Genus MND1 (Proteobacteria) is found in soils that are moderately or highly contaminated with heavy metals and is associated with nitrogen cycling (Chun et al., 2021), whereas Kitasatospora is associated with phosphorus solubilization processes (Tchakounté et al., 2018). Acidothermus contains genes involved in carbon metabolism (Gosai et al., 2018). Wang et al., (2021) identify Acidibacter and Streptomyces as endophytic bacteria resistant to Cd; for Gaiella, their increased relative abundance is related to their correlation against sucrase, urease, and alkaline phosphatase activity in soils with Cd presence (An et al., 2021). According to Niu et al., (2021) reported candidatus Solibacter is a dominant genus in phytoremediation processes in pots using Indian mustard and tall fescue grass in the presence of Cd; Terramonas not only tolerates Cd but increases its relative abundance, which benefits plant growth (She et al., 2021).

Conclusions

This work adds information to understand aspects of the interaction of bacterial communities associated with cocoa soils at different concentrations of geogenic Cd in the department of Santander, Colombia. The strategies of dependent and independent culture methods complement each other in the identification and increase in the variety of bacterial communities detected and registered so far in this environment. The phyla Proteobacteria, Actinobacteria and Firmicutes were found with predominance in all soil samples by the two strategies. Among the phyla identified, several strains of different genera with tolerance to high levels of Cd (120 mg/L) were characterized. The increase in the number of native strains of Exiguobacterium sp., Ralstonia sp., Serratia sp., Dermacoccus sp., Klebsiella sp., Lactococcus sp. and Staphylococcus sp. with the ability to tolerate higher Cd concentrations is reported as a novelty. (Fig. S6) with this capacity and consider its potential in future studies of metal inhibitory capacity.
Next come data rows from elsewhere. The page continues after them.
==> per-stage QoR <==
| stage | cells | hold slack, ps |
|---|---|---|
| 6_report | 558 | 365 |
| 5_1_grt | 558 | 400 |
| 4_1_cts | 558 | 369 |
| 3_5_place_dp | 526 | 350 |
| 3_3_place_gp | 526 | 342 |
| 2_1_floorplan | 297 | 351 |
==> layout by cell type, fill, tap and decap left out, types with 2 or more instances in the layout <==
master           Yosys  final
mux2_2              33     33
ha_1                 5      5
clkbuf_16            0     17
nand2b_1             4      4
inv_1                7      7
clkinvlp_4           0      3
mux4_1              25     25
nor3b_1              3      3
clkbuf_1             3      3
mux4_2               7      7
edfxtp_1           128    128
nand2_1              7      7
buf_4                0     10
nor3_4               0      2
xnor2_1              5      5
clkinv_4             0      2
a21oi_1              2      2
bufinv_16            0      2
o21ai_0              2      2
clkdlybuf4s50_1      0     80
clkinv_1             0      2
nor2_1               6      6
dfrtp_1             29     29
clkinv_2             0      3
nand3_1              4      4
Bacterial community composition was found to be significantly correlated with soil properties, where pH, OM and total Cd were the major factors of variation. The combination of different techniques in this research offers a new approach to the evaluation of bacterial communities in soils cultivated with cocoa under Cd stress in Colombia, providing information to recognize the ecological role of bacterial communities in future bioprospecting work to study their specific characteristics of tolerance or retention of Cd.

Declaration of competing interest

The authors declare that they have no known competing financial interests or personal relationships that could have appeared to influence the work reported in this paper.